Can you return the records below exactly as they stand, but only from the first line through the one with "(load: element column)"?

+ + + + +

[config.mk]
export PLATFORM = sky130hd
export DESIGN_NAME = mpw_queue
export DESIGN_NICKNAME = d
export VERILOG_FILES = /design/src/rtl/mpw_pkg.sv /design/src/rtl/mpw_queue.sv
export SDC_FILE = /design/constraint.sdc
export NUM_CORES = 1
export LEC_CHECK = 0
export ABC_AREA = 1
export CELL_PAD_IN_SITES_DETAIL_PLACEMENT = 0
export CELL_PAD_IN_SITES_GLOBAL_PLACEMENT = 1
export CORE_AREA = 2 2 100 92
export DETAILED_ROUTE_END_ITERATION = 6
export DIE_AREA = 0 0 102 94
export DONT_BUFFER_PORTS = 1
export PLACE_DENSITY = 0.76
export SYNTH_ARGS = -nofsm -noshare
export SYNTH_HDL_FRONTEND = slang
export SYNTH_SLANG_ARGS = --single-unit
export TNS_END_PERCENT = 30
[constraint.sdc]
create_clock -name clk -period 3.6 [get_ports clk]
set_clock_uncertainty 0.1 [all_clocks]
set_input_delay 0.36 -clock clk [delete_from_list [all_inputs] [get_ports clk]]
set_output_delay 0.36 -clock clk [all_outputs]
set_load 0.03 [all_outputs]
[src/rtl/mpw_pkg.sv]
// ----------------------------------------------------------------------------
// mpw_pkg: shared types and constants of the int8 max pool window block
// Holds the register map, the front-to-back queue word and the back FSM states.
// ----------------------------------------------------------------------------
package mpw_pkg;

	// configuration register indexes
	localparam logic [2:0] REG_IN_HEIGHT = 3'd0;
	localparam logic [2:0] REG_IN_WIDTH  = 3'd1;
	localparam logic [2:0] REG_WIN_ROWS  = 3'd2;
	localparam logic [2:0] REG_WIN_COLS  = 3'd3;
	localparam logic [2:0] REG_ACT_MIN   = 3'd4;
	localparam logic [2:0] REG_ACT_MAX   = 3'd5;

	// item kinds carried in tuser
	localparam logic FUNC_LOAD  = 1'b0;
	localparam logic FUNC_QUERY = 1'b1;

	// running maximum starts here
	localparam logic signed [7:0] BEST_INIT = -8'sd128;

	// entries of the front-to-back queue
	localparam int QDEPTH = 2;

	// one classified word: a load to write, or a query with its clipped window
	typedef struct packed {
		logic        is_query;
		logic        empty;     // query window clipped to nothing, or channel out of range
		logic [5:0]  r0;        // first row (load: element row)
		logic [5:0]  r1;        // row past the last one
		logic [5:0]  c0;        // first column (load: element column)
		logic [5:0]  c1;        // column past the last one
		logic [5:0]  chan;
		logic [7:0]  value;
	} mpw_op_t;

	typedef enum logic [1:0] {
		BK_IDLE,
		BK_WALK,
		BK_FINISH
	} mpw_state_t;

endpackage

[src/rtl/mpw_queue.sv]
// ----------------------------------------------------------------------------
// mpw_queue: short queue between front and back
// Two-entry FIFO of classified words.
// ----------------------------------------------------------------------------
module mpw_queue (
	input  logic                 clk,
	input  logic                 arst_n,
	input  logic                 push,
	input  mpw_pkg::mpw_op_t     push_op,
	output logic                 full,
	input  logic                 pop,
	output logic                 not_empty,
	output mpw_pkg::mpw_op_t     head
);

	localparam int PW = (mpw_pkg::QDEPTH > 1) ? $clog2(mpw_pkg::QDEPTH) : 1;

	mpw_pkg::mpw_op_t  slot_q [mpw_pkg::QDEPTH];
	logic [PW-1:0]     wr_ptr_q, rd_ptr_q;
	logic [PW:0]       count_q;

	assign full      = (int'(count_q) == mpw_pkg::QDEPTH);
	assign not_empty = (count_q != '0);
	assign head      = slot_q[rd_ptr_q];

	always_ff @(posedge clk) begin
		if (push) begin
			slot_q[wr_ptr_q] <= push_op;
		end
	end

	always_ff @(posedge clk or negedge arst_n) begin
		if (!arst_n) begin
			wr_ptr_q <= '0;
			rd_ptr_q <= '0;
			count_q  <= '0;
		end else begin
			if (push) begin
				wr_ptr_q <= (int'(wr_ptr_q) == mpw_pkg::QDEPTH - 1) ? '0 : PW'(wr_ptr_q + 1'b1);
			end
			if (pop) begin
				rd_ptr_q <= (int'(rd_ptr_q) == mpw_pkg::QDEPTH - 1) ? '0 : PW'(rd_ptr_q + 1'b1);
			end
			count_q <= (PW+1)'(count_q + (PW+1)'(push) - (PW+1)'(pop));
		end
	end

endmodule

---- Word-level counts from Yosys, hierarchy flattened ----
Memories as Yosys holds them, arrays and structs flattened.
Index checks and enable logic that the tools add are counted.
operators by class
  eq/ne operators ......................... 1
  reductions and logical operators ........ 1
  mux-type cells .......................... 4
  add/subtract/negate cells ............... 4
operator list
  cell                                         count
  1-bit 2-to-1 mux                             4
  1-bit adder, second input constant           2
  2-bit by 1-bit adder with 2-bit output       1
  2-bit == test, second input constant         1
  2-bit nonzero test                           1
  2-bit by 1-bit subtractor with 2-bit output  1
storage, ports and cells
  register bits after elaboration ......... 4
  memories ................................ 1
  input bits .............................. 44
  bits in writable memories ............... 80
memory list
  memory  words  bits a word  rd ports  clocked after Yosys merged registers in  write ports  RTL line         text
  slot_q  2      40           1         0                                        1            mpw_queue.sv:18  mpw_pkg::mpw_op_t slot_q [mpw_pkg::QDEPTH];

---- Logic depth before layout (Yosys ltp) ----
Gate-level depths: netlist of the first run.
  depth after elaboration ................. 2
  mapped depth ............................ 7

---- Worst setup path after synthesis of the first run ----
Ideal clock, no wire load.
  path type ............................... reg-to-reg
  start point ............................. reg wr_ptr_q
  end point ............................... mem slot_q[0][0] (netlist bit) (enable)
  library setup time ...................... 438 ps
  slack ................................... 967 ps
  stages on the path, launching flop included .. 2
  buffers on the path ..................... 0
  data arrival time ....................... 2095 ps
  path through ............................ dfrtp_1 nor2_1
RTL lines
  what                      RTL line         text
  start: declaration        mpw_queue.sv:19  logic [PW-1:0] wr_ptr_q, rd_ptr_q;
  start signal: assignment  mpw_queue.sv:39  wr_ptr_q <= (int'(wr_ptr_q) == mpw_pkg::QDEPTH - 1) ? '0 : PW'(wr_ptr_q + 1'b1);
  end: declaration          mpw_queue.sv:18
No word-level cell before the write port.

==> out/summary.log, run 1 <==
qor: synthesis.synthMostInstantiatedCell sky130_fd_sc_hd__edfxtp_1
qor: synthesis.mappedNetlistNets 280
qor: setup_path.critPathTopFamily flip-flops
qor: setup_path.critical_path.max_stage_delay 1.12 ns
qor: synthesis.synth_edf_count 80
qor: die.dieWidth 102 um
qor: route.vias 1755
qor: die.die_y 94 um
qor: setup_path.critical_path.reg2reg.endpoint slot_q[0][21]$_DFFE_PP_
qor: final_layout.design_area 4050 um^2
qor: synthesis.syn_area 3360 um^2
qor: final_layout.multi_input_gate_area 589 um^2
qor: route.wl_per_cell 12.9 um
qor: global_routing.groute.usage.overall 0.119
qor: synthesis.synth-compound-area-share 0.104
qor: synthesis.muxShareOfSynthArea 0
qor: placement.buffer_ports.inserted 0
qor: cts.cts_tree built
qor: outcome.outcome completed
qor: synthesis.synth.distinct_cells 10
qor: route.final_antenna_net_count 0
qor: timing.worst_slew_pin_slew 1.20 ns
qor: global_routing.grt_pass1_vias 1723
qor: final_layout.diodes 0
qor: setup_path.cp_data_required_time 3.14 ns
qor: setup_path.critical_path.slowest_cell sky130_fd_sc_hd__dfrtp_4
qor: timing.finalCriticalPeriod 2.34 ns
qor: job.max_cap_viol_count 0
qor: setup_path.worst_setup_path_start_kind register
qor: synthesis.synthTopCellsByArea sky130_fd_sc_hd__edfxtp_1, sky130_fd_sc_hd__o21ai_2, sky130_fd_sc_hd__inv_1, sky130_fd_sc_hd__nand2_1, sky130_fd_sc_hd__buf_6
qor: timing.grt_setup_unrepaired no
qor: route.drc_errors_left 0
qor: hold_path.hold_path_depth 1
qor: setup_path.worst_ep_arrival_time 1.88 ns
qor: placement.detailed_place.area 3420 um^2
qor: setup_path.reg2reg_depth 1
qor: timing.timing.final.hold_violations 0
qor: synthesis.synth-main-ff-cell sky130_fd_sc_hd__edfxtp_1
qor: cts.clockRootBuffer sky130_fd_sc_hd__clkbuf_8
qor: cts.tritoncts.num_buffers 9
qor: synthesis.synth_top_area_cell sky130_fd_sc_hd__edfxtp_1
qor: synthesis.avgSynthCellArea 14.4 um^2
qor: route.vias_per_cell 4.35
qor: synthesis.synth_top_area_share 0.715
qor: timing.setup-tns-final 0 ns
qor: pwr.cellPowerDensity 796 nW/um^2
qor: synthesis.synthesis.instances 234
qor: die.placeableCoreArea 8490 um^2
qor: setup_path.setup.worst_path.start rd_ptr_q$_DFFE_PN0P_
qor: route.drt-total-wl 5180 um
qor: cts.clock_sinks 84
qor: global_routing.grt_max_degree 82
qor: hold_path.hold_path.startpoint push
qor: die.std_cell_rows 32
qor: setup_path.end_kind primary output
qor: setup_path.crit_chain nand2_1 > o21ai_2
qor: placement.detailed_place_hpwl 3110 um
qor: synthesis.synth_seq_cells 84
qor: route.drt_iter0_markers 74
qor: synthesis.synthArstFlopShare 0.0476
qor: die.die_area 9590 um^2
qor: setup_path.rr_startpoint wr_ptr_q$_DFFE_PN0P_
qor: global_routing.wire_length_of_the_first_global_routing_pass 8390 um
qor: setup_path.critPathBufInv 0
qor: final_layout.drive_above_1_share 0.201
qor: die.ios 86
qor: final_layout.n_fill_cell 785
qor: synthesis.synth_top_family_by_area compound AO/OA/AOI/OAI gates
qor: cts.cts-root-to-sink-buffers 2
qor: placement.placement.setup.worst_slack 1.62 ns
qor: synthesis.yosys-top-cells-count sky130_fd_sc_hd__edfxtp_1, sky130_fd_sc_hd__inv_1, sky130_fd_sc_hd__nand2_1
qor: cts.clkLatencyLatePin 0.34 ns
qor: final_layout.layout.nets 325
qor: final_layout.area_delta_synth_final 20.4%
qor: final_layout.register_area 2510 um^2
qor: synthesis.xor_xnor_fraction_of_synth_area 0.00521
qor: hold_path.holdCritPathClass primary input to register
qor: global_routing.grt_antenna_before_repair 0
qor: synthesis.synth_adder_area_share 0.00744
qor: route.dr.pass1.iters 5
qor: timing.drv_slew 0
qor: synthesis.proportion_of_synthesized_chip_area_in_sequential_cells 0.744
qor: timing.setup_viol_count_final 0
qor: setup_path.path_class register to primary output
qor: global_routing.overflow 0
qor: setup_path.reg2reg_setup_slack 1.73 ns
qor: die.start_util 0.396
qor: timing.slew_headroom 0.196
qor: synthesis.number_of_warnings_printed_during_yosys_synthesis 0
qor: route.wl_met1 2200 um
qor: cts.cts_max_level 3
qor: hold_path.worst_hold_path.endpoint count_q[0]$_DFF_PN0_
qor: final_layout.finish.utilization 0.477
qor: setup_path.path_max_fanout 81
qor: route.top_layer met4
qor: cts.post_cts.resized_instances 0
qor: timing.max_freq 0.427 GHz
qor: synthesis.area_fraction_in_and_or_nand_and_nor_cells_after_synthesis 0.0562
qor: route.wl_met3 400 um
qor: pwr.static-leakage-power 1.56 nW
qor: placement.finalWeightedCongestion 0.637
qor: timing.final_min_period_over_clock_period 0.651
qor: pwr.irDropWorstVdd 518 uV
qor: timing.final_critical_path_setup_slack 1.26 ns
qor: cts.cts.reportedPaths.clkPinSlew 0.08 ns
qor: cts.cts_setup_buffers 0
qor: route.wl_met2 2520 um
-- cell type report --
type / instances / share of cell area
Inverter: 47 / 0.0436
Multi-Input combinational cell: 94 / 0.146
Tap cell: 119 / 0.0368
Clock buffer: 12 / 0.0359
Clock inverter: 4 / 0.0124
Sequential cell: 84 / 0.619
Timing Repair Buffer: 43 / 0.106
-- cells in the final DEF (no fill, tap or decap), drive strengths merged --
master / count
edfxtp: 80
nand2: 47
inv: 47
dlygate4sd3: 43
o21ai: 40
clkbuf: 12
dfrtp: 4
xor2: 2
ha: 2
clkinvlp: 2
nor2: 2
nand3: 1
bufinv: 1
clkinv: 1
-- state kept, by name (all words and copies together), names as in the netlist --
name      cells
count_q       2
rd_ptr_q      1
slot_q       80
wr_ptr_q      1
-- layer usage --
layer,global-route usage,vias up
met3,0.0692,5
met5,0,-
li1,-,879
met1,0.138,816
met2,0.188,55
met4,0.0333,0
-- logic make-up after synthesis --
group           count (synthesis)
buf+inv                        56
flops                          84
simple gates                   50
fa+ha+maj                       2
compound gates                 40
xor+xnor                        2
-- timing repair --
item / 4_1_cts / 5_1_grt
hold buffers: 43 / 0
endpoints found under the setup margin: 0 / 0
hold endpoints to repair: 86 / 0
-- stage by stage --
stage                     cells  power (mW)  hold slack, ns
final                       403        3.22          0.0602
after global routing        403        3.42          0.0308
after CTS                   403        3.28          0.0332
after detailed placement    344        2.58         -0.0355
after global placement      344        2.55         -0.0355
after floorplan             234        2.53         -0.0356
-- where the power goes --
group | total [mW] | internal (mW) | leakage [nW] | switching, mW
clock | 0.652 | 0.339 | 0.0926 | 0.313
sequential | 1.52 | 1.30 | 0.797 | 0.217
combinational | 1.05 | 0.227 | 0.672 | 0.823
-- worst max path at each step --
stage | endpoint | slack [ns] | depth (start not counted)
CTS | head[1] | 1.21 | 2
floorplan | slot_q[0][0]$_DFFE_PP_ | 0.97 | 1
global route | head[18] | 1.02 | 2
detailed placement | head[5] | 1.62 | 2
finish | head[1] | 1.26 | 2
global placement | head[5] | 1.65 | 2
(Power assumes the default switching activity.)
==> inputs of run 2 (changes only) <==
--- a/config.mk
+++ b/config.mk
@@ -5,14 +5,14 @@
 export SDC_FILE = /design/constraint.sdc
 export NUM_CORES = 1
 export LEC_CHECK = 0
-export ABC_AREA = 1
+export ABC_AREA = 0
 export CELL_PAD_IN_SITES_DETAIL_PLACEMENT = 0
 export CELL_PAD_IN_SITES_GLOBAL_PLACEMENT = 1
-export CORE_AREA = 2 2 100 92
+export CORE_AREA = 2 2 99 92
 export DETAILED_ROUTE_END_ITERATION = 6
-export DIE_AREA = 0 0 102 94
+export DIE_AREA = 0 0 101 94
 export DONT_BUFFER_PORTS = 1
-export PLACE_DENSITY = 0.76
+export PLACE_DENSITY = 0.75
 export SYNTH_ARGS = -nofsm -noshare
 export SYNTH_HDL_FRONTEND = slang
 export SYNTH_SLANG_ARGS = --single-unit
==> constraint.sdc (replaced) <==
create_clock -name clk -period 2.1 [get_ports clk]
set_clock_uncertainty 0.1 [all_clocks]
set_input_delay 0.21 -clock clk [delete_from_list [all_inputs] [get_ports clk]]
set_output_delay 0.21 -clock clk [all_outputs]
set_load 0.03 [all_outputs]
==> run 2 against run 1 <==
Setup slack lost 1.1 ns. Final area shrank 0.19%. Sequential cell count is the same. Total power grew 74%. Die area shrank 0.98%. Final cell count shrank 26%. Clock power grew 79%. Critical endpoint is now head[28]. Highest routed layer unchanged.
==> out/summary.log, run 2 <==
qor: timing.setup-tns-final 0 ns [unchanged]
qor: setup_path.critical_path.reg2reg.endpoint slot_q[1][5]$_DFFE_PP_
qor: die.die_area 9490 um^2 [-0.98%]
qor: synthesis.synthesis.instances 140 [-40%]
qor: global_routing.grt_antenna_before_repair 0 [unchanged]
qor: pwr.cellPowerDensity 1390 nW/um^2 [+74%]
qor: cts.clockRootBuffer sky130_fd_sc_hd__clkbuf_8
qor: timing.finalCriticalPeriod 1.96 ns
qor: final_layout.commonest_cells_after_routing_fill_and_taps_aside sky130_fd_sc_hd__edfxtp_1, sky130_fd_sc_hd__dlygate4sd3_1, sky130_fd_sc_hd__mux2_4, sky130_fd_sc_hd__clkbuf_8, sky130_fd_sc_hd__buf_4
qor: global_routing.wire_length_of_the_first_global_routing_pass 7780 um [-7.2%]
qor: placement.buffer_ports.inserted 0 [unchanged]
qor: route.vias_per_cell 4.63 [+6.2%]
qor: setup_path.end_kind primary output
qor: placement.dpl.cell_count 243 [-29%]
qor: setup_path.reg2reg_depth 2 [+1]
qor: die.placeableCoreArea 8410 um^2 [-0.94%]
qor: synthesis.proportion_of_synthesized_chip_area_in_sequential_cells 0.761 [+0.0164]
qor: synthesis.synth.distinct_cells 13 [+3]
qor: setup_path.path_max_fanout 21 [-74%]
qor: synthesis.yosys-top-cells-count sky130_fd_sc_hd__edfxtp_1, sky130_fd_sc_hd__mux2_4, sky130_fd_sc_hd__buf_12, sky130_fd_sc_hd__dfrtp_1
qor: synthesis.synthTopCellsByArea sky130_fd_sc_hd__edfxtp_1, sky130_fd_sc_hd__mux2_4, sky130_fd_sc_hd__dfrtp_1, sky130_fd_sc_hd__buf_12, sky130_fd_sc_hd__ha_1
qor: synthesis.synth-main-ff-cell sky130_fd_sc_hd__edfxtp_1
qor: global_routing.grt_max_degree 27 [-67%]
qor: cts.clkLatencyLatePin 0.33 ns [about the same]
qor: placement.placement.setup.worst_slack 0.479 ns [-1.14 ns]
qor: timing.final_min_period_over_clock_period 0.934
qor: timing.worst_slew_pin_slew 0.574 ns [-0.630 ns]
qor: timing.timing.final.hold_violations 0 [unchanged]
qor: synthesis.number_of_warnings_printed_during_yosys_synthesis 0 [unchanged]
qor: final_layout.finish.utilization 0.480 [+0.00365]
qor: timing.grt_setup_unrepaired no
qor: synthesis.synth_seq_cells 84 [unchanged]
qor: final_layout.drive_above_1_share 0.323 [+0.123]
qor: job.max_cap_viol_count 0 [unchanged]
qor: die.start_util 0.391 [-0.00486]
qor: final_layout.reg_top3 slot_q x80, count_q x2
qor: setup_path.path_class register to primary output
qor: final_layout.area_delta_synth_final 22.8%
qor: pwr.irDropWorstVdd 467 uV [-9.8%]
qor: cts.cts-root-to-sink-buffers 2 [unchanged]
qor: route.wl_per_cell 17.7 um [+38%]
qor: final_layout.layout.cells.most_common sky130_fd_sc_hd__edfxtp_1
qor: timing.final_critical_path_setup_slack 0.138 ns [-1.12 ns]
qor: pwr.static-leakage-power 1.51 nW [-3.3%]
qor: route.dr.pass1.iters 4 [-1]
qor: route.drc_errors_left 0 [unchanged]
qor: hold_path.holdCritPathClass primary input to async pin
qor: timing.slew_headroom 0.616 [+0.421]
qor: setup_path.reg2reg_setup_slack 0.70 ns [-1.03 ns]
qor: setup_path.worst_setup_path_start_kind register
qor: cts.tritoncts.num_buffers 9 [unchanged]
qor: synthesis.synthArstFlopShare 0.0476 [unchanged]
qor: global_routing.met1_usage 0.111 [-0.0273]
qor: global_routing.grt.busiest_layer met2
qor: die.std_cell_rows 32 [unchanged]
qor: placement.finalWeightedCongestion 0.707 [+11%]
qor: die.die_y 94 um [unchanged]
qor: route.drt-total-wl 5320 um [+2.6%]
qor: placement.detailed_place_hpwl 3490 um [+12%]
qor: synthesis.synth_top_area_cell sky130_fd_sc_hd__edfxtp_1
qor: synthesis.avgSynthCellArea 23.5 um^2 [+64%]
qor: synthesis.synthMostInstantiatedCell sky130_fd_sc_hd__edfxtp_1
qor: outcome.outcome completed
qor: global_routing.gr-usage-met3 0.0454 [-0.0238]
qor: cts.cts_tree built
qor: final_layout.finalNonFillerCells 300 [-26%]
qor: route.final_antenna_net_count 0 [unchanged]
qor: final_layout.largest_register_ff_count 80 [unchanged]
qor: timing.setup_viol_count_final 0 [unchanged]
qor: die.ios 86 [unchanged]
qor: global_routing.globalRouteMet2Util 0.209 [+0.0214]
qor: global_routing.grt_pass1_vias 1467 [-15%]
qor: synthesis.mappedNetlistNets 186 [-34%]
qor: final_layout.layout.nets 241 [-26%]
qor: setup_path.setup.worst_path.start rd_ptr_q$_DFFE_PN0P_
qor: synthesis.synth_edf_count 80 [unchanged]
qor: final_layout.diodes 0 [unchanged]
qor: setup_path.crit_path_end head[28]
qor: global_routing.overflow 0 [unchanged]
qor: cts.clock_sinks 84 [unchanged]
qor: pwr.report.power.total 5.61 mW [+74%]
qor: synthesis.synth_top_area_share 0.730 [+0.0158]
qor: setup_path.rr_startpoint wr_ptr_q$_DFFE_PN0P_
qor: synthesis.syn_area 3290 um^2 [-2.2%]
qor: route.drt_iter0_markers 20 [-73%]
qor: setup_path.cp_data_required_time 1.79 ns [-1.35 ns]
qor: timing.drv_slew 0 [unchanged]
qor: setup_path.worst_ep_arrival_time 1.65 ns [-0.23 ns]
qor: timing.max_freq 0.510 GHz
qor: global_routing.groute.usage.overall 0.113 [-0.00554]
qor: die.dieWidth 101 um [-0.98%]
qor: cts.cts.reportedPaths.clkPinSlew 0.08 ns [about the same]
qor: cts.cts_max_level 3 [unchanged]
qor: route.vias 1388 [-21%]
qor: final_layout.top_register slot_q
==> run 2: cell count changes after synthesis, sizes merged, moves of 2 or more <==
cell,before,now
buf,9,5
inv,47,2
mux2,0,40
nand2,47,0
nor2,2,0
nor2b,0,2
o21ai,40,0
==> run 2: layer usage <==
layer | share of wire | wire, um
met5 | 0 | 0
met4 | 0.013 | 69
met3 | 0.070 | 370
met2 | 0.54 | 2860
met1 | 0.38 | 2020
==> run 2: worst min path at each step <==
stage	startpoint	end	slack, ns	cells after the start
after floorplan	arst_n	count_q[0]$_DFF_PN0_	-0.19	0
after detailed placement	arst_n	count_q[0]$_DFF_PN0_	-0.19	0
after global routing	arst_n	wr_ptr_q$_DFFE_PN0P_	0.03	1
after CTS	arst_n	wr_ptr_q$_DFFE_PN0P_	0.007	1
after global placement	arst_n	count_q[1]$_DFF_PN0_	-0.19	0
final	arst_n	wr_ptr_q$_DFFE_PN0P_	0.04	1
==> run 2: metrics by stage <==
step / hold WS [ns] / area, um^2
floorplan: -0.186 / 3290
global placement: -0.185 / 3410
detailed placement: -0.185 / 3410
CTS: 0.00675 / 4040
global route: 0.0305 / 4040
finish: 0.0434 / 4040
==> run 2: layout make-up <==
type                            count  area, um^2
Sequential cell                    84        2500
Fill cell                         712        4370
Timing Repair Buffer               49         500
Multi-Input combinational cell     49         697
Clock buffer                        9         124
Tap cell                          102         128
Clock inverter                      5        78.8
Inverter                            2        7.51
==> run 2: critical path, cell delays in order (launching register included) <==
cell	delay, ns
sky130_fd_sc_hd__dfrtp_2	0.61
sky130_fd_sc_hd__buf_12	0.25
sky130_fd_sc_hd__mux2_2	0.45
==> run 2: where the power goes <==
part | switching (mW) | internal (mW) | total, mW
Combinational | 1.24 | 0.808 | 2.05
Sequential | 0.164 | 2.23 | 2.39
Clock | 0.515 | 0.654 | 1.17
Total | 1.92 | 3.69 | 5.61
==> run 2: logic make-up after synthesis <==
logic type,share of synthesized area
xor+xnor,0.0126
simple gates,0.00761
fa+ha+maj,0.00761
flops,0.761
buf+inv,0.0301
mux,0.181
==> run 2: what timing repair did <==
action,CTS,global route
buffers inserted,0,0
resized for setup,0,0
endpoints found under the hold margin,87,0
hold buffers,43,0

+ + + + +

▶ SOLUTION FOR THIS PROBLEM
[config.mk]
export PLATFORM = sky130hd
export DESIGN_NAME = mpw_queue
export DESIGN_NICKNAME = d
export VERILOG_FILES = /design/src/rtl/mpw_pkg.sv /design/src/rtl/mpw_queue.sv
export SDC_FILE = /design/constraint.sdc
export NUM_CORES = 1
export LEC_CHECK = 0
export ABC_AREA = 1
export CELL_PAD_IN_SITES_DETAIL_PLACEMENT = 0
export CELL_PAD_IN_SITES_GLOBAL_PLACEMENT = 1
export CORE_AREA = 2 2 100 92
export DETAILED_ROUTE_END_ITERATION = 6
export DIE_AREA = 0 0 102 94
export DONT_BUFFER_PORTS = 1
export PLACE_DENSITY = 0.76
export SYNTH_ARGS = -nofsm -noshare
export SYNTH_HDL_FRONTEND = slang
export SYNTH_SLANG_ARGS = --single-unit
export TNS_END_PERCENT = 30
[constraint.sdc]
create_clock -name clk -period 3.6 [get_ports clk]
set_clock_uncertainty 0.1 [all_clocks]
set_input_delay 0.36 -clock clk [delete_from_list [all_inputs] [get_ports clk]]
set_output_delay 0.36 -clock clk [all_outputs]
set_load 0.03 [all_outputs]
[src/rtl/mpw_pkg.sv]
// ----------------------------------------------------------------------------
// mpw_pkg: shared types and constants of the int8 max pool window block
// Holds the register map, the front-to-back queue word and the back FSM states.
// ----------------------------------------------------------------------------
package mpw_pkg;

	// configuration register indexes
	localparam logic [2:0] REG_IN_HEIGHT = 3'd0;
	localparam logic [2:0] REG_IN_WIDTH  = 3'd1;
	localparam logic [2:0] REG_WIN_ROWS  = 3'd2;
	localparam logic [2:0] REG_WIN_COLS  = 3'd3;
	localparam logic [2:0] REG_ACT_MIN   = 3'd4;
	localparam logic [2:0] REG_ACT_MAX   = 3'd5;

	// item kinds carried in tuser
	localparam logic FUNC_LOAD  = 1'b0;
	localparam logic FUNC_QUERY = 1'b1;

	// running maximum starts here
	localparam logic signed [7:0] BEST_INIT = -8'sd128;

	// entries of the front-to-back queue
	localparam int QDEPTH = 2;

	// one classified word: a load to write, or a query with its clipped window
	typedef struct packed {
		logic        is_query;
		logic        empty;     // query window clipped to nothing, or channel out of range
		logic [5:0]  r0;        // first row (load: element row)
		logic [5:0]  r1;        // row past the last one
		logic [5:0]  c0;        // first column (load: element column)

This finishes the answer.